Evaluation of a SARS-CoV-2 spike protein ectodomain subunit vaccine with a squalene emulsion adjuvant in rodents and rhesus macaques.

COVID-19 vaccines have played an important role in reducing the impact of the current pandemic. Previously, we developed NARUVAX-C19 vaccine based on a recombinant Wuhan spike protein extracellular domain expressed in insect cells and formulated with a squalene emulsion adjuvant (Sepivac SWE™).

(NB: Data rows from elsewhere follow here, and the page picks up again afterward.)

### src/rtl/dp_regfile.sv
// Register file: one synchronous write port, two combinational read ports, synchronous active-low clear.
module dp_regfile
    import dp_pkg::*;
#(
    parameter int W    = 16,
    parameter int NREG = 8
) (
    input  logic                    i_clk,
    input  logic                    i_rst_n,
    input  logic                    i_we,
    input  logic [$clog2(NREG)-1:0] i_waddr,
    input  logic [W-1:0]            i_wdata,
    input  logic [$clog2(NREG)-1:0] i_raddr_a,
    output logic [W-1:0]            o_rdata_a,
    input  logic [$clog2(NREG)-1:0] i_raddr_b,
    output logic [W-1:0]            o_rdata_b
);

    logic [W-1:0] r_mem [NREG];

    always_ff @(posedge i_clk) begin
        if (!i_rst_n) begin
            for (int i = 0; i < NREG; i++) begin
                r_mem[i] <= '0;
            end
        end else if (i_we) begin
            r_mem[i_waddr] <= i_wdata;
        end
    end

    assign o_rdata_a = r_mem[i_raddr_a];
    assign o_rdata_b = r_mem[i_raddr_b];

endmodule

### src/rtl/datapath_seq.sv
// Multi-cycle register datapath: IDLE -> RDA -> RDB -> EXEC -> WB command sequencer around dp_regfile.
// Define DATAPATH_SEQ_OVF_EN to build signed-overflow detection into the V status bit.
module datapath_seq
    import dp_pkg::*;
#(
    parameter int W    = 16,
    parameter int NREG = 8
) (
    input  logic                    clk,
    input  logic                    reset_n,
    input  logic                    cmd_valid,
    output logic                    cmd_ready,
    input  logic [2:0]              cmd_op,
    input  logic [1:0]              cmd_alu,
    input  logic [1:0]              cmd_shift,
    input  logic [$clog2(NREG)-1:0] cmd_rd,
    input  logic [$clog2(NREG)-1:0] cmd_rn,
    input  logic [$clog2(NREG)-1:0] cmd_rm,
    input  logic [W-1:0]            cmd_imm,
    output logic                    done,
    output logic [W-1:0]            result,
    output logic [2:0]              status,
    output logic [2:0]              o_dbg_state
);

    localparam int AW = $clog2(NREG);

    state_e          r_state;
    state_e          w_next;
    logic            w_ready;
    logic            w_accept;
    logic            w_rf_we;

    logic [2:0]      r_op;
    logic [1:0]      r_alu;
    logic [1:0]      r_shift;
    logic [AW-1:0]   r_rd;
    logic [AW-1:0]   r_rn;
    logic [AW-1:0]   r_rm;
    logic [W-1:0]    r_imm;

    logic [W-1:0]    r_a;
    logic [W-1:0]    r_b;
    logic [W-1:0]    r_c;
    logic [2:0]      r_status;
    logic            r_done;

    logic [W-1:0]    w_rd_a;
    logic [W-1:0]    w_rd_b;
    logic [W-1:0]    w_b_sh;
    logic [W-1:0]    w_alu;
    logic            w_ovf;
    logic [2:0]      w_flags;

    // Handshake: a command transfers on a rising edge where cmd_valid and cmd_ready are both high.
    assign w_accept = cmd_valid && w_ready;

    always_ff @(posedge clk) begin
        if (!reset_n) begin
            r_state <= ST_IDLE;
        end else begin
            r_state <= w_next;
        end
    end

    always_comb begin
        w_next  = r_state;
        w_ready = 1'b0;
        w_rf_we = 1'b0;
        case (r_state)
            ST_IDLE: begin
                w_ready = reset_n;
                if (w_accept) begin
                    if (!is_legal_op(cmd_op)) begin
                        w_next = ST_WB;
                    end else if (cmd_op == OP_MOVI) begin
                        w_next = ST_EXEC;
                    end else begin
                        w_next = ST_RDA;
                    end
                end
            end
            ST_RDA:  w_next = ST_RDB;
            ST_RDB:  w_next = ST_EXEC;
            ST_EXEC: w_next = ST_WB;
            ST_WB: begin
                w_next  = ST_IDLE;
                w_rf_we = (r_op == OP_MOVI) || (r_op == OP_MOV) || (r_op == OP_ALU);
            end
            default: w_next = ST_IDLE;
        endcase
    end

    always_comb begin
        w_b_sh = r_b;
        case (r_shift)
            SH_NONE: w_b_sh = r_b;
            SH_LSL1: w_b_sh = {r_b[W-2:0], 1'b0};
            SH_LSR1: w_b_sh = {1'b0, r_b[W-1:1]};
            SH_ASR1: w_b_sh = {r_b[W-1], r_b[W-1:1]};
            default: w_b_sh = r_b;
        endcase
    end

    always_comb begin
        w_alu = '0;
        case (r_alu)
            ALU_ADD:  w_alu = r_a + w_b_sh;
            ALU_SUB:  w_alu = r_a - w_b_sh;
            ALU_AND:  w_alu = r_a & w_b_sh;
            ALU_NOTB: w_alu = ~w_b_sh;
            default:  w_alu = '0;
        endcase
    end

`ifdef DATAPATH_SEQ_OVF_EN
    // Subtraction overflows when the operand signs differ (i.e. A and ~B agree) and the result flips sign.
    always_comb begin
        w_ovf = 1'b0;
        case (r_alu)
            ALU_ADD: w_ovf = (r_a[W-1] == w_b_sh[W-1]) && (w_alu[W-1] != r_a[W-1]);
            ALU_SUB: w_ovf = (r_a[W-1] != w_b_sh[W-1]) && (w_alu[W-1] != r_a[W-1]);
            default: w_ovf = 1'b0;
        endcase
    end
`else
    assign w_ovf = 1'b0;
`endif

    assign w_flags = {(w_alu == '0), w_alu[W-1], w_ovf};

    always_ff @(posedge clk) begin
        if (!reset_n) begin
            r_op     <= '0;
            r_alu    <= '0;
            r_shift  <= '0;
            r_rd     <= '0;
            r_rn     <= '0;
            r_rm     <= '0;
            r_imm    <= '0;
            r_a      <= '0;
            r_b      <= '0;
            r_c      <= '0;
            r_status <= '0;
            r_done   <= 1'b0;
        end else begin
            r_done <= (w_next == ST_WB);
            if (w_accept) begin
                r_op    <= cmd_op;
                r_alu   <= cmd_alu;
                r_shift <= cmd_shift;
                r_rd    <= cmd_rd;
                r_rn    <= cmd_rn;
                r_rm    <= cmd_rm;
                r_imm   <= cmd_imm;
            end
            case (r_state)
                ST_RDA: r_a <= w_rd_a;
                ST_RDB: r_b <= w_rd_b;
                ST_EXEC: begin
                    if (r_op == OP_MOVI) begin
                        r_c <= r_imm;
                    end else if (r_op == OP_MOV) begin
                        r_c <= w_b_sh;
                    end else begin
                        r_c      <= w_alu;
                        r_status <= w_flags;
                    end
                end
                default: ;
            endcase
        end
    end

    dp_regfile #(
        .W    (W),
        .NREG (NREG)
    ) u_rf (
        .i_clk     (clk),
        .i_rst_n   (reset_n),
        .i_we      (w_rf_we),
        .i_waddr   (r_rd),
        .i_wdata   (r_c),
        .i_raddr_a (r_rn),
        .o_rdata_a (w_rd_a),
        .i_raddr_b (r_rm),
        .o_rdata_b (w_rd_b)
    );

    assign cmd_ready   = w_ready;
    assign done        = r_done;
    assign result      = r_c;
    assign status      = r_status;
    assign o_dbg_state = r_state;

endmodule
## src/rtl/hamming_pkg.sv

```systemverilog
// Shared Hamming helpers: parity sizing and block-position arithmetic.
// Used by hamming_lane_encoder and hamming_stream_packager.
package hamming_pkg;

   // Block positions are 1-indexed; position 2^i carries parity bit i.
   localparam int unsigned POS_FIRST  = 1;
   localparam int unsigned MAX_PARITY = 24;

   // Smallest P with 2^P >= data_width + P + 1.
   function automatic int unsigned get_parity_width(
      input int unsigned data_width
   );
      int unsigned p;
      p = 1;
      for (int unsigned i = 0; i < MAX_PARITY; i++) begin
         if ((32'd1 << p) < data_width + p + 1) begin
            p = p + 1;
         end
      end
      return p;
   endfunction

   // Largest data width a given parity width protects.
   function automatic int unsigned get_data_width(
      input int unsigned parity_width
   );
      return (32'd1 << parity_width) - parity_width - 1;
   endfunction

   function automatic bit is_parity_pos(input int unsigned pos);
      return (pos != 0) && ((pos & (pos - 1)) == 0);
   endfunction

   // Data bit index held at a non-parity position: every position
   // below it that is a power of two is a parity slot, and there are
   // clog2(pos) of those when pos is not itself a power of two.
   function automatic int unsigned data_index(input int unsigned pos);
      return pos - POS_FIRST - $clog2(pos);
   endfunction

endpackage

```

## src/rtl/hamming_lane_encoder.sv

```systemverilog
// Single-lane combinational Hamming encode and pack (even parity).
// Ports: data [DATA_WIDTH] in, block [DATA_WIDTH+parity] out.
module hamming_lane_encoder
   import hamming_pkg::*;
#(
   parameter  int unsigned DATA_WIDTH   = 8,
   localparam int unsigned PARITY_WIDTH = get_parity_width(DATA_WIDTH),
   localparam int unsigned BLOCK_WIDTH  = DATA_WIDTH + PARITY_WIDTH
) (
   input  logic [DATA_WIDTH-1:0]  data,
   output logic [BLOCK_WIDTH-1:0] block
);

   // Data bits whose block position has bit `bit_i` set.
   function automatic logic [DATA_WIDTH-1:0] cover_mask(
      input int unsigned bit_i
   );
      logic [DATA_WIDTH-1:0] m;
      m = '0;
      for (int unsigned pos = POS_FIRST; pos <= BLOCK_WIDTH; pos++) begin
         if (!is_parity_pos(pos) && ((pos >> bit_i) & 32'd1) != 0) begin
            m = m | (DATA_WIDTH'(1) << data_index(pos));
         end
      end
      return m;
   endfunction

   // Positions beyond BLOCK_WIDTH are never generated, so the
   // padded tail of the ideal code is simply absent.
   for (genvar g = 1; g <= BLOCK_WIDTH; g++) begin : g_pos
      if (is_parity_pos(g)) begin : g_par
         localparam int unsigned BIT_I = $clog2(g);
         localparam logic [DATA_WIDTH-1:0] COVER = cover_mask(BIT_I);
         assign block[g-1] = ^(data & COVER);
      end else begin : g_dat
         localparam int unsigned D_IDX = data_index(g);
         assign block[g-1] = data[D_IDX];
      end
   end

endmodule

```

## src/rtl/hamming_stream_packager.sv

```systemverilog
// Two-stage valid/ready pipeline: stage 1 holds raw words, stage 2
// holds Hamming-encoded blocks for LANES independent lanes.
// Ports: clock, resetn (sync, active-low); data/data_valid/data_ready
// in; block/block_valid/block_ready out; block_count (saturating
// output handshakes) with count_clear.
// HAMMING_STREAM_PACKAGER_ERROR_INJECTION_EN adds inject_mask, XORed
// into the block as stage 2 loads.
module hamming_stream_packager
   import hamming_pkg::*;
#(
   parameter  int unsigned DATA_WIDTH   = 8,
   parameter  int unsigned LANES        = 1,
   parameter  int unsigned COUNT_WIDTH  = 16,
   localparam int unsigned PARITY_WIDTH = get_parity_width(DATA_WIDTH),
   localparam int unsigned BLOCK_WIDTH  = DATA_WIDTH + PARITY_WIDTH
) (
   input  logic                         clock,
   input  logic                         resetn,
   input  logic [LANES*DATA_WIDTH-1:0]  data,
   input  logic                         data_valid,
   output logic                         data_ready,
   output logic [LANES*BLOCK_WIDTH-1:0] block,
   output logic                         block_valid,
   input  logic                         block_ready,
   output logic [COUNT_WIDTH-1:0]       block_count,
   input  logic                         count_clear
`ifdef HAMMING_STREAM_PACKAGER_ERROR_INJECTION_EN
   ,
   input  logic [LANES*BLOCK_WIDTH-1:0] inject_mask
`endif
);

   logic                         s1_valid;
   logic [LANES*DATA_WIDTH-1:0]  s1_data;
   logic                         s1_advance;
   logic                         s2_load;
   logic                         block_fire;
   logic [LANES*BLOCK_WIDTH-1:0] enc_block;
   logic [LANES*BLOCK_WIDTH-1:0] s2_next;

   assign block_fire = block_valid && block_ready;

   // Stage 2 takes a word whenever it is empty or emptying now.
   assign s2_load    = s1_valid && (!block_valid || block_ready);
   assign s1_advance = s2_load;

   // Ready may depend on block_ready combinationally; this keeps a
   // full pipeline moving at one word per cycle.
   assign data_ready = !s1_valid || s1_advance;

   always_ff @(posedge clock) begin
      if (!resetn) begin
         s1_valid <= 1'b0;
         s1_data  <= '0;
      end else begin
         if (data_ready) begin
            s1_valid <= data_valid;
         end
         if (data_valid && data_ready) begin
            s1_data <= data;
         end
      end
   end

   for (genvar k = 0; k < LANES; k++) begin : g_lane
      hamming_lane_encoder #(
         .DATA_WIDTH (DATA_WIDTH)
      ) u_enc (
         .data  (s1_data[k*DATA_WIDTH +: DATA_WIDTH]),
         .block (enc_block[k*BLOCK_WIDTH +: BLOCK_WIDTH])
      );
   end

`ifdef HAMMING_STREAM_PACKAGER_ERROR_INJECTION_EN
   // Mask is captured with the block; a held block ignores it.
   assign s2_next = enc_block ^ inject_mask;
`else
   assign s2_next = enc_block;
`endif

   always_ff @(posedge clock) begin
      if (!resetn) begin
         block_valid <= 1'b0;
         block       <= '0;
      end else if (s2_load) begin
         block_valid <= 1'b1;
         block       <= s2_next;
      end else if (block_fire) begin
         block_valid <= 1'b0;
      end
   end

   always_ff @(posedge clock) begin
      if (!resetn) begin
         block_count <= '0;
      end else if (count_clear) begin
         block_count <= '0;
      end else if (block_fire && (block_count != '1)) begin
         block_count <= block_count + 1'b1;
      end
   end

endmodule

```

The current study assessed the immunogenicity, efficacy, and safety of NARUVAX-C19 vaccine in rhesus macaques and hamsters. Macaques immunized intramuscularly with two doses of NARUVAX-C19 vaccine showed no adverse effects and demonstrated cellular immunity as assessed by T cell IFN-γ responses against spike protein, in addition to inducing a humoral response. Serum from immunized animals neutralized the homologous wild-type SARS-CoV-2 virus as well as the Alpha and Delta variants. In hamsters, immunization with NARUVAX-C19 vaccine protected against a heterologous challenge with the Delta virus, as reflected by reduced lung and nasal viral loads and lung pathology in immunized animals. Nevertheless, some NARUVAX-C19 vaccinated animals were still shown to transmit infection to naïve sentinel animals. Overall, NARUVAX-C19 vaccine induced broadly cross-neutralizing antibody and T cell IFN-γ responses in rhesus macaques and provided heterologous protection of hamsters against infection by the Delta virus variant. This data supports the utility of squalene emulsion-based adjuvanted recombinant vaccine in protection against SARS-CoV-2 and supports their continued clinical development.